Nanotorus made from pure antimony paves way for other all-metal structures

Researchers in China have synthesised the first pure antimony-based nanotorus, Sb₆₈^8–.¹ Theoretical calculations of the structure show it has 16 delocalised electrons distributed across eight 3c–2e σ bonds.

Nanotori, which are ring-like structures that look a bit like a bike tyre’s innertube, have been extensively studied in carbon-based systems, owing to their promising applications as semiconductors and insulators. However, attempts to synthesise similar cyclic compounds with heavier group 15 elements like phosphorus and arsenic have been hampered by inherent instability caused by increased reactivity of their lone electron pairs.²

Now, a team surrounding Zhong-Ming Sun at Nankai University, China, has successfully assembled this antimony nanotorus using wet chemistry techniques, leveraging the self-assembly and oxidation coupling behaviour of antimony. By employing C₆₀ as a mild oxidant, the Zintl precursor K₃Sb₇ undergoes oxidative coupling, generating linear building blocks that lead to the formation of a pure antimony nanotorus.

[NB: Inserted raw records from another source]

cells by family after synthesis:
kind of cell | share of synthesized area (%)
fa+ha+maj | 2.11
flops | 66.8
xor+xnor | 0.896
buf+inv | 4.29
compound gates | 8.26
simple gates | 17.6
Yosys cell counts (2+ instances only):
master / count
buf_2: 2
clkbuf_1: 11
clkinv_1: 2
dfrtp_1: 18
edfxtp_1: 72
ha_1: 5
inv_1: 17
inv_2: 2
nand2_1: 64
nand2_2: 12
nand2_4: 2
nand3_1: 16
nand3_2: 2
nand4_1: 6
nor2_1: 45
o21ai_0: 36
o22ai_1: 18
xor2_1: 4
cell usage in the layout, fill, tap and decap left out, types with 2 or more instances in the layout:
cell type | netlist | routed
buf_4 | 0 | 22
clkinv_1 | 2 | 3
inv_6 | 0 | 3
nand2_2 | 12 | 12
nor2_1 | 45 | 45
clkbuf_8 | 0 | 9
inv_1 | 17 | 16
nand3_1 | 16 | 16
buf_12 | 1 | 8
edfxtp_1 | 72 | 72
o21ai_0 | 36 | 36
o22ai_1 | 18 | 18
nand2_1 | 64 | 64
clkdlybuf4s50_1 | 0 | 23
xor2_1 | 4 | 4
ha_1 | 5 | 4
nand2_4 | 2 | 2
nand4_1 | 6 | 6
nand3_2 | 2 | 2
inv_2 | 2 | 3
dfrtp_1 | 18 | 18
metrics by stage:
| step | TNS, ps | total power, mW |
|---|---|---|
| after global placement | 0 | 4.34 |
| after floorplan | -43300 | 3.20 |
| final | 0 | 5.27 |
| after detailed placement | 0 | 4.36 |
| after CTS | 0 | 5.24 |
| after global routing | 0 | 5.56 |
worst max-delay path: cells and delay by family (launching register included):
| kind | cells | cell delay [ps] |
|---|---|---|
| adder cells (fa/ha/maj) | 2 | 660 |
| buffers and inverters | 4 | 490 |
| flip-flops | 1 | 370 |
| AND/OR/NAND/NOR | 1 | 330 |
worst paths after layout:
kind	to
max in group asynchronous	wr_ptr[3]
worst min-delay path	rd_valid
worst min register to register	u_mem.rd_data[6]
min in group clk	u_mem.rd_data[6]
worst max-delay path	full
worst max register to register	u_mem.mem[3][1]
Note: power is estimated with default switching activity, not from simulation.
[config.mk]
export PLATFORM = sky130hd
export DESIGN_NAME = pipelined_look_ahead_adder
export DESIGN_NICKNAME = d
export VERILOG_FILES = /design/src/rtl/pipelined_look_ahead_adder.sv
export SDC_FILE = /design/constraint.sdc
export NUM_CORES = 1
export LEC_CHECK = 0
export BUFFER_PORTS_ARGS = -buffer_cell sky130_fd_sc_hd__buf_4
export CORE_ASPECT_RATIO = 0.5
export CORE_UTILIZATION = 47
export DETAILED_ROUTE_END_ITERATION = 12
export GPL_ROUTABILITY_DRIVEN = 0
export GPL_TIMING_DRIVEN = 1
export PLACE_DENSITY_LB_ADDON = 0.15
export SETUP_SLACK_MARGIN = 0.15
export SLEW_MARGIN = 20
export SYNTH_ARGS = -nofsm -noshare
export SYNTH_HDL_FRONTEND = slang
export SYNTH_SLANG_ARGS = --single-unit
[constraint.sdc]
create_clock -name clk -period 1.3 [get_ports clk]
set_input_delay 0.13 -clock clk [delete_from_list [all_inputs] [get_ports clk]]
set_output_delay 0.13 -clock clk [all_outputs]
set_load 0.02 [all_outputs]
[src/rtl/pipelined_look_ahead_adder.sv]
// ---------------------------------------------------------------------------
// pipelined_look_ahead_adder
//
// Streaming carry-look-ahead adder/subtractor. Each pipeline stage resolves
// one BLOCK-bit slice with a two-level look-ahead: 4-bit groups produce group
// generate/propagate terms, and a second level derives every group carry
// directly from the slice carry-in (no ripple between groups). The slice
// carry-out is registered into the next stage. Unprocessed upper operand bits
// and completed lower sum bits travel with their token, so the pipeline is
// skewed and sustains one result per cycle.
//
// Parameters
//   SIZE     operand / sum width, multiple of BLOCK
//   BLOCK    bits resolved per stage, multiple of 4 (STAGES = SIZE/BLOCK)
//
// Ports
//   clk        rising-edge clock
//   rst        asynchronous active-high reset, discards in-flight tokens
//   in_valid   operands valid            in_ready   operands accepted
//   input_1    operand A                 input_2    operand B
//   carry_in   carry into bit 0 (add mode only)
//   sub        0 = A + B + carry_in, 1 = A - B
//   out_valid  result valid              out_ready  downstream accepts result
//   sum        result                    carry      MSB carry-out (1 = no borrow)
//   overflow   two's-complement overflow
//
// Build option
//   LA_ADDER_SATURATE_EN  when defined, an overflowing result is clamped to
//   the signed extreme selected by A's sign; otherwise the sum wraps.
// ---------------------------------------------------------------------------
module pipelined_look_ahead_adder #(
  parameter int unsigned SIZE  = 8,
  parameter int unsigned BLOCK = 4
) (
  input  logic            clk,
  input  logic            rst,
  input  logic            in_valid,
  output logic            in_ready,
  input  logic [SIZE-1:0] input_1,
  input  logic [SIZE-1:0] input_2,
  input  logic            carry_in,
  input  logic            sub,
  output logic            out_valid,
  input  logic            out_ready,
  output logic [SIZE-1:0] sum,
  output logic            carry,
  output logic            overflow
);

  localparam int unsigned STAGES = SIZE / BLOCK;
  localparam int unsigned GROUPS = BLOCK / 4;

  // One BLOCK-bit slice: returns {carry_out, sum[BLOCK-1:0]}.
  function automatic logic [BLOCK:0] cla_slice(
    input logic [BLOCK-1:0] a,
    input logic [BLOCK-1:0] b,
    input logic             cin
  );
    logic [BLOCK-1:0]  g;
    logic [BLOCK-1:0]  p;
    logic [BLOCK-1:0]  c;
    logic [GROUPS-1:0] gg;
    logic [GROUPS-1:0] gp;
    logic [GROUPS:0]   gc;
    logic              term;
    g = a & b;
    p = a ^ b;
    for (int unsigned j = 0; j < GROUPS; j++) begin
      gg[j] = g[4*j+3]
            | (p[4*j+3] & g[4*j+2])
            | (p[4*j+3] & p[4*j+2] & g[4*j+1])
            | (p[4*j+3] & p[4*j+2] & p[4*j+1] & g[4*j]);
      gp[j] = &p[4*j +: 4];
    end
    // Second level: each group carry is a flat sum of products over the
    // lower groups and cin, so the loops unroll into parallel logic.
    gc    = '0;
    gc[0] = cin;
    for (int unsigned j = 1; j <= GROUPS; j++) begin
      term = cin;
      for (int unsigned m = 0; m < j; m++) term = term & gp[m];
      gc[j] = term;
      for (int unsigned i = 0; i < j; i++) begin
        term = gg[i];
        for (int unsigned m = i + 1; m < j; m++) term = term & gp[m];
        gc[j] = gc[j] | term;
      end
    end
    for (int unsigned j = 0; j < GROUPS; j++) begin
      c[4*j]   = gc[j];
      c[4*j+1] = g[4*j] | (p[4*j] & gc[j]);
      c[4*j+2] = g[4*j+1] | (p[4*j+1] & g[4*j])
               | (p[4*j+1] & p[4*j] & gc[j]);
      c[4*j+3] = g[4*j+2] | (p[4*j+2] & g[4*j+1])
               | (p[4*j+2] & p[4*j+1] & g[4*j])
               | (p[4*j+2] & p[4*j+1] & p[4*j] & gc[j]);
    end
    return {gc[GROUPS], p ^ c};
  endfunction

  // -------------------------------------------------------------------------
  // Elastic handshake
  // -------------------------------------------------------------------------
  logic [STAGES-1:0] v_q;
  logic [STAGES-1:0] v_d;
  logic [STAGES-1:0] load;

  // Stage k may load when any stage at or after k is empty or the output is
  // being popped; this is the unrolled form of load[k] = !v[k] | load[k+1].
  always_comb begin
    load = '0;
    for (int unsigned k = 0; k < STAGES; k++) begin
      logic free;
      free = out_ready;
      for (int unsigned m = k; m < STAGES; m++) free = free | ~v_q[m];
      load[k] = free;
    end
  end

  always_comb begin
    v_d = v_q;
    if (load[0]) v_d[0] = in_valid;
    for (int unsigned k = 1; k < STAGES; k++) begin
      if (load[k]) v_d[k] = v_q[k-1];
    end
  end

  always_ff @(posedge clk or posedge rst) begin
    if (rst) v_q <= '0;
    else     v_q <= v_d;
  end

  assign in_ready  = load[0];
  assign out_valid = v_q[STAGES-1];

  // -------------------------------------------------------------------------
  // Effective operands
  // -------------------------------------------------------------------------
  logic [SIZE-1:0] b_eff;
  logic            c_eff;

  assign b_eff = sub ? ~input_2 : input_2;
  assign c_eff = sub | carry_in;

  // -------------------------------------------------------------------------
  // Skewed datapath stages
  // -------------------------------------------------------------------------
  for (genvar k = 0; k < STAGES; k++) begin : g_stage
    localparam int unsigned IN = SIZE - k * BLOCK;   // operand bits pending on entry
    localparam int unsigned LO = (k + 1) * BLOCK;    // sum bits complete on exit

    logic [IN-1:0]  src_a;
    logic [IN-1:0]  src_b;
    logic           src_c;
    logic           en;
    logic [BLOCK:0] res;
    logic [LO-1:0]  sum_raw;
    logic [LO-1:0]  sum_d;
    logic [LO-1:0]  sum_q;
    logic           c_q;

    if (k == 0) begin : g_src
      assign src_a   = input_1;
      assign src_b   = b_eff;
      assign src_c   = c_eff;
      assign en      = load[0] & in_valid;
      assign sum_raw = res[BLOCK-1:0];
    end else begin : g_src
      assign src_a   = g_stage[k-1].g_hi.a_q;
      assign src_b   = g_stage[k-1].g_hi.b_q;
      assign src_c   = g_stage[k-1].c_q;
      assign en      = load[k] & v_q[k-1];
      assign sum_raw = {res[BLOCK-1:0], g_stage[k-1].sum_q};
    end

    assign res = cla_slice(src_a[BLOCK-1:0], src_b[BLOCK-1:0], src_c);

    // Data registers only update when a real token enters, so a stalled or
    // idle output keeps its value.
    always_ff @(posedge clk or posedge rst) begin
      if (rst) begin
        sum_q <= '0;
        c_q   <= 1'b0;
      end else if (en) begin
        sum_q <= sum_d;
        c_q   <= res[BLOCK];
      end
    end

    if (k < STAGES - 1) begin : g_hi
      logic [IN-BLOCK-1:0] a_q;
      logic [IN-BLOCK-1:0] b_q;

      always_ff @(posedge clk or posedge rst) begin
        if (rst) begin
          a_q <= '0;
          b_q <= '0;
        end else if (en) begin
          a_q <= src_a[IN-1:BLOCK];
          b_q <= src_b[IN-1:BLOCK];
        end
      end

      assign sum_d = sum_raw;
    end else begin : g_last
      logic ov_d;
      logic ov_q;

      // Carry-into-MSB XOR carry-out equals "operand signs agree and the
      // result sign differs", which avoids exporting the MSB carry-in.
      assign ov_d = (src_a[IN-1] ~^ src_b[IN-1]) & (res[BLOCK-1] ^ src_a[IN-1]);

`ifdef LA_ADDER_SATURATE_EN
      assign sum_d = !ov_d        ? sum_raw :
                     src_a[IN-1]  ? {1'b1, {(SIZE-1){1'b0}}} :
                                    {1'b0, {(SIZE-1){1'b1}}};
`else
      assign sum_d = sum_raw;
`endif

      always_ff @(posedge clk or posedge rst) begin
        if (rst)     ov_q <= 1'b0;
        else if (en) ov_q <= ov_d;
      end

      assign sum      = sum_q;
      assign carry    = c_q;
      assign overflow = ov_q;
    end
  end

endmodule

==> results of run 1 <==
## layout by cell type (no fill, tap or decap), types with 2 or more instances in the layout
| cell type | Yosys | layout |
|---|---|---|
| buf_4 | 1 | 45 |
| dfrtp_1 | 25 | 24 |
| o21ai_1 | 12 | 8 |
| xnor2_1 | 8 | 7 |
| nand2_1 | 12 | 7 |
| mux2_2 | 5 | 5 |
| ha_1 | 8 | 5 |
| mux2_4 | 4 | 4 |
| nand2_2 | 2 | 4 |
| o21ai_2 | 0 | 4 |
| xor2_1 | 7 | 4 |
| buf_6 | 1 | 4 |
| a21oi_2 | 0 | 3 |
| inv_1 | 5 | 3 |
| ha_4 | 0 | 3 |
| clkbuf_8 | 0 | 3 |
| nand2_8 | 0 | 2 |
| a21oi_1 | 5 | 2 |
| xor2_2 | 0 | 2 |
| a211oi_4 | 0 | 2 |
| nand2b_1 | 2 | 2 |
| fa_2 | 0 | 2 |
| buf_12 | 0 | 2 |
| buf_8 | 0 | 2 |
## worst max-delay path, cell delays in order (launching register included)
cell,delay [ns]
dfrtp_1,0.43
ha_4,0.27
a211oi_4,0.28
o21bai_4,0.10
xnor2_1,0.14
o31ai_2,0.22
## layer usage
metal / wire (um) / up-vias / global-route usage [%]
met5: 0 / - / 0
met4: 42 / 0 / 6.132
met3: 116 / 5 / 5.116
met2: 1704 / 27 / 40.27
met1: 1243 / 497 / 22.66
li1: - / 505 / -
## per-stage QoR
step           std cells  TNS [ns]
4_1_cts              206   -0.6132
6_report             208   -0.5771
3_3_place_gp         198   -0.7967
2_1_floorplan        116   -0.2660
3_5_place_dp         198    -1.103
5_1_grt              208   -0.8047
## cell type report
cell class,count,area [um2]
clock buffer,3,41.29
clock inverter,1,5.005
fill,167,564.3
inverter,5,21.27
multi-input combinational,82,872.1
sequential,25,626.9
tap,37,46.29
timing repair buffer,55,490.5
## worst max path at each step
stage                      startpoint              to  slack (ns)  cells past startpoint
2_1_floorplan  g_stage[0].g_hi.b_q[0]        overflow       -0.09                      5
3_3_place_gp                      sub  g_stage[0].c_q       -0.18                      7
3_5_place_dp                      sub  g_stage[0].c_q       -0.20                      7
4_1_cts        g_stage[0].g_hi.b_q[0]        overflow       -0.21                      5
5_1_grt        g_stage[0].g_hi.b_q[0]        overflow       -0.30                      5
6_report       g_stage[0].g_hi.b_q[0]        overflow       -0.23                      5
## sequential cells by signal, indices dropped and copies added (netlist names)
signal            flops
g_stage.sum_q         4
g_stage.g_hi.a_q      4
sum                   8
overflow              1
g_stage.g_hi.b_q      4
g_stage.c_q           1
carry                 1
v_q                   2
## where the power goes
part | switching [mW] | internal, mW | total [mW]
Sequential | 0.152 | 0.994 | 1.15
Clock | 0.242 | 0.215 | 0.457
Combinational | 0.686 | 0.756 | 1.44
Total | 1.08 | 1.96 | 3.04
## logic make-up after synthesis
logic type	after synthesis	synth area share (%)
AO/OA/AOI/OAI	26	13.43
AND/OR/NAND/NOR	22	8.055
multiplexers	9	8.611
adder cells (fa/ha/maj)	10	10.37
flip-flops	25	46.30
buffers and inverters	9	3.519
XOR/XNOR	15	9.723
## repair_timing
| item | in CTS | in global routing |
|---|---|---|
| setup endpoints to repair | 15 | 22 |
| pin swaps | 6 | 21 |
| hold endpoints to repair | 25 | 0 |
| buffers inserted | 2 | 2 |
| gates cloned | 1 | 0 |
| resized for setup | 12 | 31 |
| hold buffers | 1 | 0 |
==> impl_metrics.py, run 1 <==
metrics = {
    "finish": {
        "syn_to_final_growth_pct": 55.65,
        "final_util_pct": 78.85,
        "diodes": 0,
        "drive_above_1_share_pct": 60.23,
        "final_net_count": 204,
        "final_design_area_no_fill_um2": 2103,
    },
    "clock_tree": {
        "clkTransAtPathRegs_ns": 0.08,
        "cts_tree": "yes",
        "clockBufferDepth": 2,
        "clock-sinks": 25,
        "cts_made_buffers": 3,
        "cts_max_level": 1,
        "clk_latency_ns": 0.27,
        "cts-root-buf": "clkbuf_8",
    },
    "worst_setup_path": {
        "startpoint_type": "register",
        "timing.rr.end": "overflow",
        "cp-end-kind": "register",
        "crit_required_ns": 1.48,
        "crit_type": "register to register",
        "worstPathArrival_ns": 1.71,
        "cp_max_fo": 3,
        "worstRegToRegCells": 5,
        "reg2reg_from": "g_stage[0].g_hi.b_q[0]",
        "rrSetupSlack_ns": -0.23,
    },
    "hold_path": {
        "hold_path.class": "input pin to register",
        "worstHoldStart": "input_1[6]",
        "whs_path_depth": 2,
        "min_to": "g_stage[0].g_hi.a_q[2]",
    },
    "sta": {
        "worstMarginPinSlew_ns": 0.3198,
        "slew-limit-headroom_pct": 78.68,
        "whs_ns": 0.09029,
        "setup_viol": 4,
        "fin_crit_ns": 1.531,
        "fmax_mhz": 653.0,
        "fin_ws_ns": -0.2314,
        "hold_viol_final": 0,
        "final.setup_skew_ns": 0.002661,
        "period_share_pct": 117.8,
        "drv_slew": 0,
        "rsz0062_at_grt": "yes",
    },
    "power_and_ir_drop": {
        "power.total_mw": 3.045,
        "p_leak_nw": 0.9605,
        "ir_drop_uv": 729.0,
        "p_per_area_nw_per_um2": 1448,
    },
    "logic_synthesis": {
        "syn_inst": 116,
        "yosysUniqueCellTypes": 29,
        "netlist_area_um2": 1351,
        "syn-num-nets": 148,
        "ys.flop_type": "dfrtp_1",
        "synthTopCellsByArea": "dfrtp_1, ha_1, xnor2_1",
        "synthArstFlopShare_pct": 100.0,
        "synth_seq_cells": 25,
        "synth_most_common_cell": "dfrtp_1",
        "ys_seq_area_share_pct": 46.30,
        "synth-warning-count": 0,
        "synth_top_area_share_pct": 46.30,
        "yosys-top-cells-count": "dfrtp_1, nand2_1, o21ai_1",
        "postSynthAreaPerCell_um2": 11.65,
        "yosys.area.top_type": "dfrtp_1",
        "synth-edff-count": 0,
    },
    "placement": {
        "placed_area_um2": 1774,
        "port_buffers": 33,
        "place_ws_ns": -0.1978,
        "hpwl_um": 1992,
    },
    "routing": {
        "dr.first_iter.drc_count": 27,
        "wl_per_cell_um": 14.93,
        "route.vias.total": 1034,
        "via_per_inst": 4.971,
        "firstDrtPassIters": 4,
        "wl_um": 3106,
        "drc": 0,
        "ant_nets": 0,
    },
    "grt": {
        "antenna_found_initial": 0,
        "grt_pass1_wl_um": 4402,
        "overflow": 0,
        "grt_max_degree": 26,
        "track_usage_pct": 20.27,
        "grt_pass1_vias": 960,
    },
    "status": {
        "violations": "negative setup slack",
        "status": "complete, but fails checks",
    },
    "job": {
        "cap_viol_max_count": 0,
    },
    "floorplan": {
        "die_area_um2": 3107,
        "rows": 13,
        "die_x_um": 77.83,
        "io_pins": 34,
        "core_area_um2": 2668,
        "start_util_pct": 50.66,
        "die_y_um": 39.92,
    },
}
(Power assumes the default switching activity.)
==> run 2, diff against run 1 <==
--- a/config.mk
+++ b/config.mk
@@ -5,6 +5,7 @@
 export SDC_FILE = /design/constraint.sdc
 export NUM_CORES = 1
 export LEC_CHECK = 0
+export ABC_AREA = 1
 export BUFFER_PORTS_ARGS = -buffer_cell sky130_fd_sc_hd__buf_4
 export CORE_ASPECT_RATIO = 0.5
 export CORE_UTILIZATION = 47
@@ -12,7 +13,6 @@
 export GPL_ROUTABILITY_DRIVEN = 0
 export GPL_TIMING_DRIVEN = 1
 export PLACE_DENSITY_LB_ADDON = 0.15
-export SETUP_SLACK_MARGIN = 0.15
 export SLEW_MARGIN = 20
 export SYNTH_ARGS = -nofsm -noshare
 export SYNTH_HDL_FRONTEND = slang
==> run 2 against run 1 <==
Effect of this change:
- the flow still finishes with violations (negative setup slack)
- flip-flop and latch count is the same
- highest routed layer unchanged
- critical endpoint is now sum[7]
- via count grew 21%
- area after synthesis grew 4.8%
- non-clock buffer count shrank 10
- combinational power shrank 14%
==> impl_metrics.py, run 2 <==
metrics = {
    "sta": {
        "period_share_pct": 104.3,
        "fmax_mhz": 737.5,
        "setup_tns_ns": -0.1357,
        "hold_viol_final": 0,
        "fin_crit_ns": 1.356,
        "worstMarginPinSlew_ns": 0.3144,
        "final.setup_skew_ns": 0.005560,
        "fin_ws_ns": -0.05600,
        "rsz0062_at_grt": "yes",
        "drv_slew": 0,
        "slew-limit-headroom_pct": 79.04,
        "setup_viol": 3,
    },
    "power_and_ir_drop": {
        "sw_frac_of_total_pct": 37.31,
        "power_frac_comb_pct": 44.0,
        "intPower_mw": 1.774,
        "pwr-share-clk_pct": 16.1,
        "power_switching_mw": 1.056,
        "p_per_area_nw_per_um2": 1522,
        "seq_power_share_pct": 40.0,
        "ir_drop_uv": 730.6,
        "p_leak_nw": 0.9933,
    },
    "finish": {
        "mostFrequentLayoutCells": "nand2_1, buf_4, dfrtp_1",
        "layout_commonest_cell": "nand2_1",
        "diodes": 0,
        "largest_register_ffs": 8,
        "drive_above_1_share_pct": 29.63,
        "multi_input_comb_area_um2": 726.9,
        "syn_to_final_growth_pct": 31.27,
        "seq_area_um2": 625.6,
        "final_net_count": 249,
        "final_design_area_no_fill_um2": 1859,
        "nFillCells": 228,
        "instances_no_fill": 253,
        "final_util_pct": 68.45,
    },
    "logic_synthesis": {
        "yosys-top-cells-count": "nand2_1, dfrtp_1, inv_1",
        "syn-num-nets": 203,
        "yosysUniqueCellTypes": 21,
        "synth_top_area_share_pct": 44.17,
        "syn_inst": 171,
        "ys.flop_type": "dfrtp_1",
        "synthMuxAreaShare_pct": 0,
        "netlist_area_um2": 1416,
        "synthTopCellsByArea": "dfrtp_1, nand2_1, ha_1",
        "synth-warning-count": 0,
        "postSynthAreaPerCell_um2": 8.283,
        "synth_top_family_by_area": "simple AND/OR/NAND/NOR gates",
        "yosys.area.top_type": "dfrtp_1",
        "ys_seq_area_share_pct": 44.17,
        "synth-edff-count": 0,
        "synthSimpleGateAreaFrac_pct": 24.82,
        "synthArstFlopShare_pct": 100.0,
        "synth_seq_cells": 25,
        "synthXorXnorAreaFrac_pct": 6.184,
        "synth_adder_area_share_pct": 9.894,
        "synth_compound_area_share_pct": 7.155,
        "synth_most_common_cell": "nand2_1",
    },
    "clock_tree": {
        "clk_latency_ns": 0.27,
        "cts-root-buf": "clkbuf_8",
        "cts_made_buffers": 3,
        "clkTransAtPathRegs_ns": 0.09,
        "cts_tree": "yes",
        "clockBufferDepth": 2,
        "cts_max_level": 1,
        "clock-sinks": 25,
    },
    "worst_setup_path": {
        "rrSetupSlack_ns": -0.06,
        "worstPathArrival_ns": 1.57,
        "reg2reg_from": "g_stage[0].g_hi.b_q[2]",
        "crit_required_ns": 1.51,
        "slowest_stage": "dfrtp_1",
        "timing.rr.end": "sum[7]",
        "slowest_delay_ns": 0.44,
        "startpoint_type": "register",
        "crit_chain": "ha_4 > or2_1 > nand2_2 > nand2_2 > nand2_2 > nand3_2 > nand2_1",
        "worstRegToRegCells": 7,
        "cp_common_cell": "nand2_2",
        "cp-end-kind": "register",
        "crit_type": "register to register",
        "cp_max_fo": 3,
    },
    "placement": {
        "placed_cells": 247,
        "port_buffers": 33,
        "place_ws_ns": -0.09655,
        "hpwl_um": 2148,
        "placed_area_um2": 1750,
    },
    "routing": {
        "route.vias.total": 1252,
        "via_per_inst": 4.949,
        "wl_per_cell_um": 11.22,
        "firstDrtPassIters": 4,
        "dr.first_iter.drc_count": 66,
        "wl_um": 2839,
        "ant_nets": 0,
        "drc": 0,
    },
    "hold_path": {
        "min_to": "g_stage[0].g_hi.a_q[1]",
        "hold_path.class": "input pin to register",
        "whs_path_depth": 3,
        "worstHoldStart": "input_1[5]",
    },
    "floorplan": {
        "io_pins": 34,
        "die_area_um2": 3250,
        "die_y_um": 40.82,
        "core_area_um2": 2716,
        "start_util_pct": 52.14,
        "rows": 13,
        "die_x_um": 79.64,
    },
    "grt": {
        "overflow": 0,
        "track_usage_pct": 19.09,
        "grt_pass1_vias": 1078,
        "grt_pass1_wl_um": 4512,
        "grt_max_degree": 26,
        "antenna_found_initial": 0,
    },
    "job": {
        "cap_viol_max_count": 0,
    },
    "status": {
        "violations": "negative setup slack",
        "status": "complete, but fails checks",
    },
}
run 2: metal layers:
layer / track usage, % / vias up / part of all wire [%]
li1: - / 627 / -
met1: 21.09 / 588 / 44
met2: 38.68 / 35 / 49
met3: 4.000 / 2 / 5.2
met4: 6.818 / 0 / 1.2
met5: 0 / - / 0
run 2: area by class of cell:
cell class / count / area share, %
flip-flops and latches: 25 / 33.65
clock buffers: 4 / 2.423
multi-input cells: 122 / 39.10
inverters: 20 / 4.038
repair buffers: 45 / 18.30
well taps: 37 / 2.490
run 2: cell families after synthesis:
family,after synthesis
flops,25
simple gates,85
compound gates,17
fa+ha+maj,10
buf+inv,24
xor+xnor,10
run 2: per-stage QoR:
step / hold WS (ns) / power, mW
2_1_floorplan: 0.1573 / 1.846
3_3_place_gp: 0.2037 / 2.270
3_5_place_dp: 0.2098 / 2.310
4_1_cts: 0.04975 / 2.793
5_1_grt: 0.06626 / 3.028
6_report: 0.05195 / 2.830
run 2: power groups by stage:
| stage | Sequential (mW) | Clock, mW | Combinational (mW) |
|---|---|---|---|
| final | 1.13 | 0.455 | 1.24 |
| after global routing | 1.16 | 0.492 | 1.38 |
| after CTS | 1.13 | 0.465 | 1.20 |
| after detailed placement | 1.14 | 0 | 1.17 |
| after global placement | 1.13 | 0 | 1.14 |
| after floorplan | 1.30 | 0 | 0.551 |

The nanotorus crystallised from the reaction mixture, allowing the researchers to obtain single crystals for x-ray diffraction studies. These revealed that the antimony atoms self-assemble into a maximal all-metal molecular torus, a first in synthetic chemistry. This work not only demonstrates the mild oxidising properties of C₆₀ but also offers new possibilities for antimony-based structures in materials science.

The team is now exploring the electronic properties of the nanotorus and investigating its potential for applications in nanotechnology and beyond.